肿瘤细胞的原代培养

由于不同人种、不同民族的遗传基因不同，所以对不同疾病， 特别是对复杂疾病的易感性、对各种药物的耐受性和对各种环境因子的反应也不同，建立国人肿瘤细胞株， 可为国人疾病的诊断、防治及药物开发提供肿瘤模型。

（一）材料与设备

1. 无菌材料眼科剪，眼科镂， 一次性培养皿，细胞培养瓶T25 、T75 , 冻存管，一次性小滤器， 一次性离心15~50ml， 高糖DMEM 培养液， 1% 1V型胶原酶，青／链霉素，胎牛血清，二甲基亚砜，冻存液。
2. 设备超净操作柜／台、CO₂ 培养箱、4 ℃ 冰箱、－70°C 冰箱、离心机、相差显缴镜及照相设备。

（二）操作步骤

无菌条件下，取肿瘤手术切除的肿瘤组织，置于50ml 含双倍双抗试液D-Hanks溶液的离心管中，并尽快运输到实验室，尽快进行以下操作。
1． 在超净操作台中，将肿瘤组织从离心管中移出，在10cm 的培养皿内，将脂肪、出血部分剔除，将肿瘤组织块用D-Hanks 溶液（含双倍的双抗试液）清洗干净，将组织移入另一无菌培养皿内。
2. 用无菌剪刀将组织剪碎至2~3 mm³ 大小，用D-Hanks 溶液将剪好的组织块清洗2 次，然后将组织块移入15ml 离心管中，经350g 离心8min 后，弃去上清液，加3ml IV型胶原酶混匀， 37°C 水浴15min, 每5min 震荡1 次。
3. 当酶液变混浊时（在显微镜下可见大量游离细胞） ，轻吸上清液移入另一无菌离心管并加入含血清的高糖DMEM培养液终止反应。
4 . 未消化完的组织块再加入新鲜消化液，重复此步骤2~3 次，直至大部分细胞被消化下来，消化好的细胞悬液混匀，经350g 离心8min, 弃去上清液，并用D-Hanks 溶液洗涤2 次。
5. 将细胞溶解于8ml 高糖DMEM 完全培养液中，接种于T25 细胞培养瓶中。
6. 细胞培养在37°C 、5% CO₂ 培养箱中， 48h 后换液，弃掉未贴壁细胞。
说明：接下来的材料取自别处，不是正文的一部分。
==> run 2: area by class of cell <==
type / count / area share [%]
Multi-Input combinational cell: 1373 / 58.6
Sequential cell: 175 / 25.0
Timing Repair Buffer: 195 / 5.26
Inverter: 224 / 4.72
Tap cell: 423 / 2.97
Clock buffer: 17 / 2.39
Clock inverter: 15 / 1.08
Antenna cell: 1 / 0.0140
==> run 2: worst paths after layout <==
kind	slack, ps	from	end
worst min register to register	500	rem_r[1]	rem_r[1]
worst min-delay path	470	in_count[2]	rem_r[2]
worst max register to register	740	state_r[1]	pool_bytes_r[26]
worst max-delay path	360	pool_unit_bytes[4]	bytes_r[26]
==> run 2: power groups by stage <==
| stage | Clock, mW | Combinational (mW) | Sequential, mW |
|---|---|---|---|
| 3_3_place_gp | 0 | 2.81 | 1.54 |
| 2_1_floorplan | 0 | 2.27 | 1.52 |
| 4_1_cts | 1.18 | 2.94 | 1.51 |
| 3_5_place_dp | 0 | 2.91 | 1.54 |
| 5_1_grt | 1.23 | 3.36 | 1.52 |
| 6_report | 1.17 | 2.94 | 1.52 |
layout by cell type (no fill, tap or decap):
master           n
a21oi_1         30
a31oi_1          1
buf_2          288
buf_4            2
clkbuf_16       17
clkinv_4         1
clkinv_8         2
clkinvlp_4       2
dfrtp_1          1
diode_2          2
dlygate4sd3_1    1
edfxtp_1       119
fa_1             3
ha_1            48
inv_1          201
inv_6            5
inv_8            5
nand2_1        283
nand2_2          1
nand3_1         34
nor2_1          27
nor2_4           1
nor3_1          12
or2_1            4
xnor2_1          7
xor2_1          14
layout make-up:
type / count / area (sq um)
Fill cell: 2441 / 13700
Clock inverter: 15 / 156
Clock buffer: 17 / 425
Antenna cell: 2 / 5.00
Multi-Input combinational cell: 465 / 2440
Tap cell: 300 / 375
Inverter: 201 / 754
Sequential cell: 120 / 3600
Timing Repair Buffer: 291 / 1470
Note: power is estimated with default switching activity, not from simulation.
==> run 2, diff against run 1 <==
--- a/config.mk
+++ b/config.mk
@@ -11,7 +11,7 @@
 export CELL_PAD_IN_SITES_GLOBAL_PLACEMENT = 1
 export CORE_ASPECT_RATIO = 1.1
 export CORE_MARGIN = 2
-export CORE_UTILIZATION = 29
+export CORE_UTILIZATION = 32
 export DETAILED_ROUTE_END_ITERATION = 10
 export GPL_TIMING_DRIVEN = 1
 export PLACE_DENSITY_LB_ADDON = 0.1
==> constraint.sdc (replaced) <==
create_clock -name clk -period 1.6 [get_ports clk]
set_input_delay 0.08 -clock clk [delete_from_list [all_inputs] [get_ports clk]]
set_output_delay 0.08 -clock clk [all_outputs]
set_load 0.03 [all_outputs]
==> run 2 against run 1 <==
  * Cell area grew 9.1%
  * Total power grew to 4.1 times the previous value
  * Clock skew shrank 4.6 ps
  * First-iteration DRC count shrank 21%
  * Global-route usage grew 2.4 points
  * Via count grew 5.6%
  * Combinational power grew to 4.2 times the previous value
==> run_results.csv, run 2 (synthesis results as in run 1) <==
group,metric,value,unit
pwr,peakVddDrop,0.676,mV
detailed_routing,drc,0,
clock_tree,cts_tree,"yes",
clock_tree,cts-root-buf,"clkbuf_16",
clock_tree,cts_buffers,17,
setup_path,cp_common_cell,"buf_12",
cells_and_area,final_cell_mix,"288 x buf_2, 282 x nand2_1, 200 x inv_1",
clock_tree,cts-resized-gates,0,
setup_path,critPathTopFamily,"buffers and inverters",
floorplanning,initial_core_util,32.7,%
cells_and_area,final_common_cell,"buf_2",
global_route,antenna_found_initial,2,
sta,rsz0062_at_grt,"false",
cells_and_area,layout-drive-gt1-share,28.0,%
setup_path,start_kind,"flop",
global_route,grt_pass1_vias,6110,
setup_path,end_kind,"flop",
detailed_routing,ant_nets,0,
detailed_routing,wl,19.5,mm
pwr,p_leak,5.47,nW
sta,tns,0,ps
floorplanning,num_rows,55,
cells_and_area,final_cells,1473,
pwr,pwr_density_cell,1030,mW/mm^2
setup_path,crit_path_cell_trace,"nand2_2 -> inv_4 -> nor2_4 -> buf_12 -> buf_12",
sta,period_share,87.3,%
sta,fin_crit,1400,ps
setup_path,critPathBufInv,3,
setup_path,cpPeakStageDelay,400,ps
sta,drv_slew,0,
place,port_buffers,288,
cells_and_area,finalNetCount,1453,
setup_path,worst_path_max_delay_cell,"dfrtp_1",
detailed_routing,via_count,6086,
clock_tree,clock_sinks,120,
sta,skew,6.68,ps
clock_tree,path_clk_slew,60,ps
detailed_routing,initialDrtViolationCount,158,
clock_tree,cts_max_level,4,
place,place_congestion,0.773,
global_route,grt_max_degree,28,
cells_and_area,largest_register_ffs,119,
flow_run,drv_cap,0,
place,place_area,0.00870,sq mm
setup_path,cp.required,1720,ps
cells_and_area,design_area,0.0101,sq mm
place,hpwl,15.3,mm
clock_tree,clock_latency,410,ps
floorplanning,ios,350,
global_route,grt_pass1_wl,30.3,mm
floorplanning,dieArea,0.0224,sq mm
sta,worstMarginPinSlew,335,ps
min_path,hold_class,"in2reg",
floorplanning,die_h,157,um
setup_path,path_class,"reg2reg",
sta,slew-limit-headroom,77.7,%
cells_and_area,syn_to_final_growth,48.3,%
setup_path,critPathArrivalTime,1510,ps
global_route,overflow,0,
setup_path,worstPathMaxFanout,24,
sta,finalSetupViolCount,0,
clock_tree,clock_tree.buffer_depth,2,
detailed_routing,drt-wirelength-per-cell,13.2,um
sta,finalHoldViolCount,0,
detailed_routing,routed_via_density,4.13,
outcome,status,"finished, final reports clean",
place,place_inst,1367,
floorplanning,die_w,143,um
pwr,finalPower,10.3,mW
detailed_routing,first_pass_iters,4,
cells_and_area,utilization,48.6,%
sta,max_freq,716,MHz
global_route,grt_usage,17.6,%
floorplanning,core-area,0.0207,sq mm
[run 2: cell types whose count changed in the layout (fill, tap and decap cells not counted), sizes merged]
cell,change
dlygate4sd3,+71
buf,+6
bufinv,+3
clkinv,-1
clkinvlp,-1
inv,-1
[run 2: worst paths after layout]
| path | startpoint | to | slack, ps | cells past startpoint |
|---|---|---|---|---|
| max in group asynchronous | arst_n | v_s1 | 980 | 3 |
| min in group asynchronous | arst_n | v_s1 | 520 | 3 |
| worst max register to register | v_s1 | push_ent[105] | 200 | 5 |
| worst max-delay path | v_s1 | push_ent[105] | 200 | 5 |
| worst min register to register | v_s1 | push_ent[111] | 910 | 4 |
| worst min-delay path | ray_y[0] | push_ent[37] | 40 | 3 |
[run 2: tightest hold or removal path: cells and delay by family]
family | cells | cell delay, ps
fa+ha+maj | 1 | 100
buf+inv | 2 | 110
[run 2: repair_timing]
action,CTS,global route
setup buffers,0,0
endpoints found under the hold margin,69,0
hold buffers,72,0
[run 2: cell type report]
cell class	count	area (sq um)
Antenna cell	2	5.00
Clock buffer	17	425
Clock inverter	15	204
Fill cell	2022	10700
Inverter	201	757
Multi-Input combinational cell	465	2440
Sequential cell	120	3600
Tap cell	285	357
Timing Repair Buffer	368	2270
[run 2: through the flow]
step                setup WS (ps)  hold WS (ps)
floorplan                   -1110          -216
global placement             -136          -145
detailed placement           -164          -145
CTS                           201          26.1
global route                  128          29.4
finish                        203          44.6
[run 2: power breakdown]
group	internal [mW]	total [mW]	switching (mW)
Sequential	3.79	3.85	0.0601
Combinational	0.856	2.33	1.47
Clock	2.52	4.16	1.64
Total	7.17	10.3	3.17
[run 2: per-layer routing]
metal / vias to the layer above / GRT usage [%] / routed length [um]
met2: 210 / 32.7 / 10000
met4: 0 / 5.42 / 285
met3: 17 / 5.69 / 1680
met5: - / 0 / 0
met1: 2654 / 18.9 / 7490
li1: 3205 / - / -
**src/design/blinn_phong_ascii_shader_defines.svh**
```systemverilog
// ----------------------------------------------------------------------------
// shader assertion macros
// shared concurrent checks, sampled on clk and disabled while arst_n is low
// ----------------------------------------------------------------------------
`ifndef BLINN_PHONG_ASCII_SHADER_DEFINES_SVH
`define BLINN_PHONG_ASCII_SHADER_DEFINES_SVH

// condition holds at every edge
`define BPS_ASSERT_ALWAYS(label, cond) \
	label: assert property (@(posedge clk) disable iff (!arst_n) (cond)) \
		else $error("%m: check failed");

// condition holds at the edge after the trigger
`define BPS_ASSERT_NEXT(label, trig, cond) \
	label: assert property (@(posedge clk) disable iff (!arst_n) (trig) |=> (cond)) \
		else $error("%m: check failed");

`endif

```
**src/design/bps_pkg.sv**
```systemverilog
// ----------------------------------------------------------------------------
// bps_pkg
// shared types, constants and tables of the ascii blinn-phong shader
// ----------------------------------------------------------------------------
`default_nettype none

package bps_pkg;

	localparam int QUEUE_DEPTH = 4;
	localparam int MAT_LIMIT = 9;

	localparam logic [14:0] ONE_F = 15'd16384;
	localparam logic [30:0] FOG_ONE = 31'h4000_0000;
	localparam logic [28:0] INV_E = 29'd395007542;
	localparam logic [5:0] FOG_K_LIMIT = 6'd12;
	localparam logic [14:0] CS_BASE = 15'd4915;
	localparam logic [14:0] CS_SLOPE = 15'd11469;

	localparam logic [15:0] RST_LIGHT_X = 16'd7077;
	localparam logic [15:0] RST_LIGHT_Y = 16'd14154;
	localparam logic [15:0] RST_LIGHT_Z = 16'd4246;
	localparam logic [14:0] RST_AMBIENT = 15'd3277;
	localparam logic [14:0] RST_DIFFUSE = 15'd9830;
	localparam logic [14:0] RST_SPECULAR = 15'd4915;
	localparam logic [15:0] RST_FOG_RATE = 16'd3277;

	typedef enum logic [2:0] {
		REG_LIGHT_X,
		REG_LIGHT_Y,
		REG_LIGHT_Z,
		REG_AMBIENT,
		REG_DIFFUSE,
		REG_SPECULAR,
		REG_FOG_RATE
	} reg_idx_t;

	typedef struct packed {
		logic signed [15:0] light_x;
		logic signed [15:0] light_y;
		logic signed [15:0] light_z;
		logic [14:0] ambient;
		logic [14:0] diffuse_gain;
		logic [14:0] specular_gain;
		logic [15:0] fog_rate;
	} cfg_t;

	typedef struct packed {
		logic signed [15:0] nx;
		logic signed [15:0] ny;
		logic signed [15:0] nz;
		logic signed [16:0] hx;
		logic signed [16:0] hy;
		logic signed [16:0] hz;
		logic [3:0] mat;
		logic [15:0] dst;
	} qent_t;

	function automatic logic [8:0] mat_rgb(input logic [3:0] idx);
		case (idx)
			4'd1: return {3'd5, 3'd1, 3'd1};
			4'd2: return {3'd1, 3'd3, 3'd5};
			4'd3: return {3'd5, 3'd4, 3'd0};
			4'd4: return {3'd5, 3'd5, 3'd0};
			4'd5: return {3'd5, 3'd0, 3'd5};
			4'd6: return {3'd0, 3'd5, 3'd5};
			4'd7: return {3'd2, 3'd5, 3'd2};
			4'd8: return {3'd5, 3'd2, 3'd3};
			default: return {3'd2, 3'd3, 3'd2};
		endcase
	endfunction

	function automatic logic [6:0] ramp_glyph(input logic [3:0] lvl);
		case (lvl)
			4'd1: return 7'd46;
			4'd2: return 7'd58;
			4'd3: return 7'd45;
			4'd4: return 7'd61;
			4'd5: return 7'd43;
			4'd6: return 7'd42;
			4'd7: return 7'd35;
			4'd8: return 7'd37;
			4'd9: return 7'd64;
			default: return 7'd32;
		endcase
	endfunction

endpackage

`default_nettype wire

```
**src/design/bps_queue.sv**
```systemverilog
// ----------------------------------------------------------------------------
// bps_queue
// short register queue between the front register and the shading pipeline
// ----------------------------------------------------------------------------
`default_nettype none
`include "blinn_phong_ascii_shader_defines.svh"

module bps_queue import bps_pkg::*; #(
	parameter int DEPTH = QUEUE_DEPTH
) (
	input  logic  clk,
	input  logic  arst_n,
	input  logic  push,
	input  qent_t push_ent,
	output logic  full,
	input  logic  pop,
	output qent_t head,
	output logic  empty
);

	localparam int PW = $clog2(DEPTH);
	localparam int CW = $clog2(DEPTH + 1);

	qent_t          mem_q [DEPTH];
	logic [PW-1:0]  wr_q;
	logic [PW-1:0]  rd_q;
	logic [CW-1:0]  cnt_q;

	assign full = (cnt_q == CW'(DEPTH));
	assign empty = (cnt_q == '0);
	assign head = mem_q[rd_q];

	always_ff @(posedge clk or negedge arst_n) begin
		if (!arst_n) begin
			wr_q <= '0;
			rd_q <= '0;
			cnt_q <= '0;
		end else begin
			if (push) begin
				wr_q <= (wr_q == PW'(DEPTH - 1)) ? '0 : wr_q + 1'b1;
			end
			if (pop) begin
				rd_q <= (rd_q == PW'(DEPTH - 1)) ? '0 : rd_q + 1'b1;
			end
			if (push && !pop) begin
				cnt_q <= cnt_q + 1'b1;
			end else if (pop && !push) begin
				cnt_q <= cnt_q - 1'b1;
			end
		end
	end

	always_ff @(posedge clk) begin
		if (push) begin
			mem_q[wr_q] <= push_ent;
		end
	end

	`BPS_ASSERT_ALWAYS(a_cnt_range, cnt_q <= CW'(DEPTH))
	`BPS_ASSERT_ALWAYS(a_no_pop_empty, !(pop && empty))
	`BPS_ASSERT_NEXT(a_cnt_up, push && !pop, cnt_q == $past(cnt_q) + 1'b1)
	`BPS_ASSERT_NEXT(a_cnt_dn, pop && !push, cnt_q == $past(cnt_q) - 1'b1)

endmodule

`default_nettype wire

```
每2~3d 换液1 次，待细胞长满后传代培养。
7. 在细胞扩增到不同代数时，可将部分细胞的进行冻存。一方面尽早保存一些细胞，便于日后对比观察、鉴定，另一方面可做些储备，以防微生物污染或发生细胞交叉污染。

（三）细胞形态学鉴定

将细胞接种在直径10cm 培养皿中的盖玻片上至细胞汇合（放入5% CO₂ 、95% 湿度的培养箱中培养），根据需要作CK、HE 等染色。

（四）试剂的配制

1. 抗生素的配制   青霉素和链霉素， 一般配制浓度均10000U/ml 和10000μg/ml，用无菌的D-Hanks 溶液或生理盐水溶解，分装小瓶， 5ml/瓶， －20℃ 冰箱保存备用。用时每100ml 完全培养液加1ml双抗试液（每毫升培养液含宵霉素100U/链霉素100μg ）。
2. 完全培养液的配制   高糖DMEM 培养液＋ 10％胎牛血清＋1％双抗试液。
3. 冻存液的配制   30％的胎牛血清， 5％的二甲基亚砜，分装， －20℃冰箱保存备用。使用时1ml 可冻存一管。

（五）小结

1. 做好详细的实验记录。
2. 注意无菌操作并防止细胞间的交叉污染。
3. 细胞每传7~8 代冻存1 批，并记录清楚代数。
4. 20 次以后，进行全面鉴定。